One week into the Turkish invasion of Syria’s Afrin District, the war against the Kurdish YPG looks to be expanding precipitously, with President Erdogan first announcing he’d extend the war to Manbij, and now all the way east to the Iraqi border.
This suggests Turkey’s war against Syria’s Kurds is likely to span the whole of YPG territory, which at present is about 25% of all of Syria. That war will include Turkey’s allies, the Free Syrian Army (FSA), which Turkey tends to install as de facto rulers in places they’ve seized.
More importantly, this escalation all but ensures Turkey will be in an military confrontation with the US, as all of America’s troops deployed in Syria are in YPG territory, embedded with the Kurds, who they consider allies.
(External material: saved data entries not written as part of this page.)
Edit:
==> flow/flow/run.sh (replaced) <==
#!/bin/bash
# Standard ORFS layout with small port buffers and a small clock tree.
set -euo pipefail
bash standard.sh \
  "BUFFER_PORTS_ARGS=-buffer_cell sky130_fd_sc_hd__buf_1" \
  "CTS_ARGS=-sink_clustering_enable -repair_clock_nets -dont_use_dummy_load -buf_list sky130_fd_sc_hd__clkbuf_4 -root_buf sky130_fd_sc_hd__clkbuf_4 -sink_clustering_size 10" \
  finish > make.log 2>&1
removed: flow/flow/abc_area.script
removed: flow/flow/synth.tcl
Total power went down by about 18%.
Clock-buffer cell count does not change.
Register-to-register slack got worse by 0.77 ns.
This is an optimization exercise on Yosys and OpenROAD, whose aim is small area and a short achievable clock period, not a production implementation. Function was not checked in any run shown here: the RTL went through the layout flow alone.

==> flow/design.v, too long to show whole: its modules and the start of the top module <==
// module notch_filter_q15: 17138 lines
// module nf_x2: 3 lines
// module nf_ha: 4 lines
// module nf_fa: 4 lines
module notch_filter_q15 (
    input logic clk,
    input logic reset,
    input logic signed [15:0] x_in,
    output logic signed [15:0] y_out,
    input logic signed [15:0] b0,
    input logic signed [15:0] b1,
    input logic signed [15:0] b2,
    input logic signed [15:0] a1,
    input logic signed [15:0] a2
);
  // ...
==> flow/run.sh <==
#!/bin/bash
# synth_recipe.tcl (not shown) runs the flow's synth.tcl, then flattens the netlist and writes it again
# the make line also repeats each setting of config.mk as NAME=value (left out here)
make -C /OpenROAD-flow-scripts/flow DESIGN_CONFIG=/design/flow/config.mk WORK_HOME=/design/flow/orfs CLKGATE_MAP_FILE= SYNTH_SCRIPT=/design/flow/synth_recipe.tcl finish
==> flow/config.mk <==
export PLATFORM = sky130hd
export DESIGN_NAME = notch_filter_q15
export DESIGN_NICKNAME = notch_filter_q15
export VERILOG_FILES = /design/flow/design.v
export SDC_FILE = /design/flow/constraint.sdc
export NUM_CORES = 4
export LEC_CHECK = 0
export ABC_AREA = 1
export CAP_MARGIN = 20
export CORE_MARGIN = 2
export CORE_UTILIZATION = 40
export SETUP_SLACK_MARGIN = 5
export SLEW_MARGIN = 20
export SYNTH_HIERARCHICAL = 1
export SYNTH_MINIMUM_KEEP_SIZE = 0
==> flow/constraint.sdc <==
create_clock -name core_clock -period 20.5 [get_ports {clk}]
set_input_delay 4.1000 -clock core_clock [delete_from_list [all_inputs] [get_ports {clk}]]
set_output_delay 4.1000 -clock core_clock [all_outputs]
set_load 0.01 [all_outputs]
==> impl_metrics.csv, run 1 <==
group,metric,value,unit
finish,multi_input_gates,4107,
critical_path,cpPeakStageDelay,0.64,ns
finish,area_share_nonclk_buffers,6.033,%
floorplanning,fp.dieW,336.1,µm
routing,dr.max_layer_used,"met4",
place,place_area,0.04628,mm²
grt,use_met2,41.75,%
floorplanning,rows,121,
finish,num_antenna_cells,3,
grt,track_usage,26.45,%
finish,multi_input_area_share,83.81,%
critical_path,crit_end,"yq[3]$_DFF_PP0_",
finish,nNonClkInverters,259,
critical_path,cp.arrival,15.40,ns
floorplanning,core-area,0.1092,mm²
synth,yosys.area.top_type,"fa_1",
synth,yosys.area.top_type_share,36.13,%
sta,rsz0062_at_grt,"no",
run_status,status,"no timing/DRC/antenna violations",
clock_tree,post_cts_buffers,2,
critical_path,reg2reg_depth,39,
place,dp_cells,6157,
grt,busiest_layer,"met2",
clock_tree,clkSinkCount,68,
synth,synthMostInstantiatedCell,"xor2_1",
finish,clk_share,0.6464,%
finish,instances_no_fill,6219,
synth,synth_fa_ha_area_share,44.81,%
finish,final_area,0.04781,mm²
min_path,min_from,"w1[6]$_DFF_PP0_",
finish,n_sequential_cell,68,
synth,ys_async_sr_fraction,100.0,%
==> inputs of run 2 (changes only) <==
==> flow/flow/run.sh (new file) <==
#!/bin/bash
# The standard layout (standard.sh), with two changes to how it is made:
#  - every input and output port still gets its own buffer, but a plain
#    buf_1 (the resizer upsizes it where timing needs it) instead of the
#    clkdlybuf4s50_1 that buffer_ports picks by default;
#  - timing repair aims at a setup margin of 5 ns.
# Clock period, constraints and the synthesis are the standard flow's own.
export BUFFER_PORTS_ARGS="-buffer_cell sky130_fd_sc_hd__buf_1"
export SETUP_SLACK_MARGIN=5
bash standard.sh > standard.log 2>&1
==> flow/standard.sh (new file) <==
#!/bin/bash
# synth_recipe.tcl (not shown) runs the flow's synth.tcl, then flattens the netlist and writes it again
# the make line also repeats each setting of config.mk as NAME=value (left out here)
make -C /OpenROAD-flow-scripts/flow DESIGN_CONFIG=/design/flow/config.mk WORK_HOME=/design/flow/orfs CLKGATE_MAP_FILE= SYNTH_SCRIPT=/design/flow/synth_recipe.tcl "${@:-finish}"
--- a/flow/config.mk
+++ b/flow/config.mk
@@ -8,8 +8,8 @@
 export ABC_AREA = 1
 export CAP_MARGIN = 20
 export CORE_MARGIN = 2
-export CORE_UTILIZATION = 40
-export SETUP_SLACK_MARGIN = 5
+export CORE_UTILIZATION = 55
+export CTS_BUF_LIST = sky130_fd_sc_hd__clkbuf_4 sky130_fd_sc_hd__clkbuf_8
 export SLEW_MARGIN = 20
 export SYNTH_HIERARCHICAL = 1
 export SYNTH_MINIMUM_KEEP_SIZE = 0
removed: flow/run.sh
==> run 2 against run 1 <==
Net effect: wire length down 3.2%; worst setup slack better by 0.19 ns; sequential cell count unchanged; still clean on timing, DRC and antenna; die area down 27%; register-to-register slack worse by 0.17 ns; synthesized cell count unchanged; area after synthesis unchanged; worst hold slack worse by 0.0072 ns; via count down 1.4%; clock-buffer cell count unchanged; critical path type unchanged; critical endpoint unchanged.
==> impl_metrics.csv, run 2 <==
group,metric,value,unit
run_status,status,"no timing/DRC/antenna violations",
sta,setup_tns,0,ns
floorplanning,fp.dieW,287.2,µm
sta,rsz0062_at_grt,"no",
floorplanning,ioPinCount,114,
synth,yosys.area.top_type,"fa_1",
sta,finalCritPeriodShare,72.79,%
finish,layout_commonest_cell,"xor2_1",
clock_tree,cts_made_buffers,9,
finish,drive_gt1_share,7.420,%
grt,grt_max_degree,69,
synth,syn_nets,6103,
finish,top_regs,"w1: 32 flops, w2: 32 flops, yq: 4 flops",
finish,areaGrowthSynthToFinish,5.466,%
routing,drc,0,
grt,grt-ovfl-total,0,
synth,ys_seq_area_share,3.858,%
sta,finClkSkew,0.03346,ns
synth,syn_inst,4903,
critical_path,crit_slowest_cell,"fa_2",
critical_path,cpPeakStageDelay,0.58,ns
routing,vias_per_cell,6.455,
floorplanning,dieArea,0.08248,mm²
clock_tree,clk_pin_slew,0.12,ns
routing,ant_nets,0,
routing,met1Wirelength,59.93,mm
routing,vias,37420,
synth,synthTopCellsByCount,"xor2_1 (1,012), o22ai_1 (966), fa_1 (796)",
floorplanning,die_y,287.2,µm
synth,synth_edf_count,0,
routing,wl_per_cell,25.24,µm
floorplanning,core-area,0.07913,mm²
grt,grt_first_pass_wirelength,227.2,mm
sta,fmax,67.01,MHz
synth,yosys.cell_types.count,56,
sta,fin_crit,14.92,ns
place,hpwl,104.4,mm
finish,final_area,0.04652,mm²
floorplanning,start_util,55.74,%
sta,worst_pin_slew,1.108,ns
routing,routed_wl,146.3,mm
routing,drt_iter0_markers,3843,
synth,ys_async_sr_fraction,100.0,%
clock_tree,cts_root_buf,"clkbuf_8",
routing,route.met2.wl,66.54,mm
routing,firstDrtPassIters,6,
clock_tree,hold_buffers,0,
synth,syn_area,0.04411,mm²
job,cap_viol_max_count,0,
place,portBuffers,113,
critical_path,cp-start-kind,"input port",
finish,fill_cells,7196,
synth,synth_area_leaders,"fa_1 (36%), xor2_1 (20%), o22ai_1 (14%)",
synth,synth_ff_type,"dfrtp_1",
critical_path,required,20.85,ns
clock_tree,tritoncts,"built",
grt,first_global_vias,37770,
critical_path,crit_fanout,13,
floorplanning,rows,103,
critical_path,cp.arrival,15.27,ns
routing,dr.max_layer_used,"met4",
grt,antenna_found_initial,2,
place,place_area,0.04514,mm²
sta,hold_viol_final,0,
sta,max-slew-margin-rel,25.95,%
synth,synthMostInstantiatedCell,"xor2_1",
clock_tree,clock_path_buffers,2,
routing,wl_met3,12.91,mm
critical_path,end_kind,"register",
critical_path,path_class,"in -> reg",
clock_tree,htree_levels,3,
clock_tree,clock_latency,0.41,ns
synth,yosys.area.top_type_share,36.13,%
synth,avgSynthCellArea,8.996,µm²
sta,final-setup-viol-count,0,
finish,final_cell_mix,"xor2_1 (1,009), o22ai_1 (962), fa_1 (795)",
place,gp_congestion,0.9180,
sta,timing.final.max_slew_violations,0,
clock_tree,clkSinkCount,68,
synth,synth-seq-cells,68,
min_path,worstHoldPathType,"reg -> reg",
finish,nets,5939,
grt,track_usage,35.57,%
synth,ys_warn_count,7,
==> run 2: cell counts after synthesis <==
No cell type changed its count.
==> run 2: layout make-up <==
| class | instances | area [µm²] | area share, % |
|---|---|---|---|
| Multi-Input combinational cell | 4107 | 39920 | 85.81 |
| Timing Repair Buffer | 295 | 2366 | 5.086 |
| Sequential cell | 68 | 1702 | 3.658 |
| Tap cell | 1050 | 1314 | 2.824 |
| Inverter | 258 | 980.9 | 2.109 |
| Clock buffer | 9 | 123.9 | 0.2663 |
| Clock inverter | 7 | 107.6 | 0.2313 |
| Antenna cell | 2 | 5.005 | 0.01076 |
==> run 2: per-module statistics from Yosys (local to each module, per instance) <==
| module | flip-flops and latches | copies in the design | cell area [µm²] | cells |
|---|---|---|---|---|
| notch_filter_q15 | 68 | 1 | 24930 | 3848 |
| nf_fa | 0 | 796 | 20.02 | 1 |
| nf_ha | 0 | 259 | 12.51 | 1 |
==> run 2: timing repair <==
item,in CTS,in global routing
endpoints found under the setup margin,4,4
pin swaps,0,13
setup buffers,0,29
gates cloned,0,16
gates resized for setup,19,129
==> run 2: logic make-up (layout without fill, tap and decap cells) <==
| family | Yosys count | after routing | synth area share (%) |
|---|---|---|---|
| AOI/OAI and AO/OA | 1206 | 1206 | 16.93 |
| xor gates and xnor gates | 1042 | 1042 | 20.75 |
| adders and majority gates | 1102 | 1102 | 44.81 |
| buffers and inverters | 729 | 569 | 6.422 |
| DFF | 68 | 68 | 3.858 |
| other | 0 | 2 | 0 |
| and+or+nand+nor | 756 | 757 | 7.234 |
==> run 2: path summary, 6_finish.rpt <==
| check | start | endpoint | slack [ns] | cells after the start |
|---|---|---|---|---|
| min reg2reg | w1[24]$_DFF_PP0_ | w2[24]$_DFF_PP0_ | 0.37 | 0 |
| min | w1[24]$_DFF_PP0_ | w2[24]$_DFF_PP0_ | 0.37 | 0 |
| max in group asynchronous | reset | w1[31]$_DFF_PP0_ | 15.93 | 3 |
| max reg2reg | w1[1]$_DFF_PP0_ | yq[3]$_DFF_PP0_ | 8.92 | 49 |
| min in group asynchronous | reset | yq[2]$_DFF_PP0_ | 3.90 | 3 |
| max | a1[5] | yq[3]$_DFF_PP0_ | 5.58 | 54 |
==> run 2: worst max-delay path: cells and delay by family <==
| family | cells | cell delay (ns) |
|---|---|---|
| compound gates | 9 | 1.19 |
| xor+xnor | 2 | 0.49 |
| fa+ha+maj | 17 | 6.20 |
| buf+inv | 3 | 0.49 |
| simple gates | 23 | 2.78 |
==> run 2: stage by stage <==
| step | std cells | setup slack (ns) | hold WS (ns) | utilization [%] |
|---|---|---|---|---|
| after detailed placement | 5733 | 3.914 | 0.3590 | 57.05 |
| final | 5796 | 5.577 | 0.3691 | 58.79 |
| after floorplan | 4903 | 5.772 | 0.3537 | - |
| after global routing | 5794 | 4.955 | 0.3800 | 58.78 |
| after global placement | 5733 | 4.146 | 0.3597 | 57.04 |
| after CTS | 5749 | 5.008 | 0.3762 | 57.42 |
==> run 2: per-layer routing <==
metal / up-vias / track usage [%]
met5: - / 0
met4: 0 / 15.34
met3: 301 / 5.349
met2: 1914 / 55.54
met1: 18770 / 49.39
li1: 16430 / -

port drivers added, routing unchanged:
Ports are ideal in the flow. The routed layouts listed here were re-timed in OpenROAD. Step 1 (the two cells are an assumption about what drives the block):
set clk [get_ports {clk}]
set_driving_cell -lib_cell sky130_fd_sc_hd__clkbuf_16 $clk
set_driving_cell -lib_cell sky130_fd_sc_hd__buf_2 [delete_from_list [all_inputs] $clk]
Step 2, shift: input delay + t, output delay - t, t = (earliest + latest rising clock arrival at the registers) / 2. This alone moves slack from input paths to output paths. a / b / c = no drivers / after step 1 / after step 2; a / b = the first two.
run | t (ns) | setup WS [ns] | latest minus earliest clock arrival (ns)
run 1 | 0.406 | 5.385 / 5.423 / 5.017 | 0.025 / 0.025
run 2 | 0.432 | 5.577 / 5.590 / 5.158 | 0.033 / 0.034
After both steps setup and hold are still met in every run listed. The setup slack of run 2, which loses most, moves by +0.013 ns with the drivers and by -0.419 ns with both steps.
The US has no presence in Afrin, which has forestalled this confrontation, but efforts to try to prevent direct clashes will have to be massive if Turkey indeed intends to invade all of YPG’s territory, and the Pentagon’s intentions not to withdraw from Syria mean some sort of substantial deal would have to be made on accommodating the permanent US occupation force.
This is, however, in keeping with long-standing Turkish positions on their war in Syria, that they could not allow the YPG to retain territory on their border. Hopes this would be limited to Afrin were never reasonable, and Turkey was virtually certain to be escalating the war, as it now has.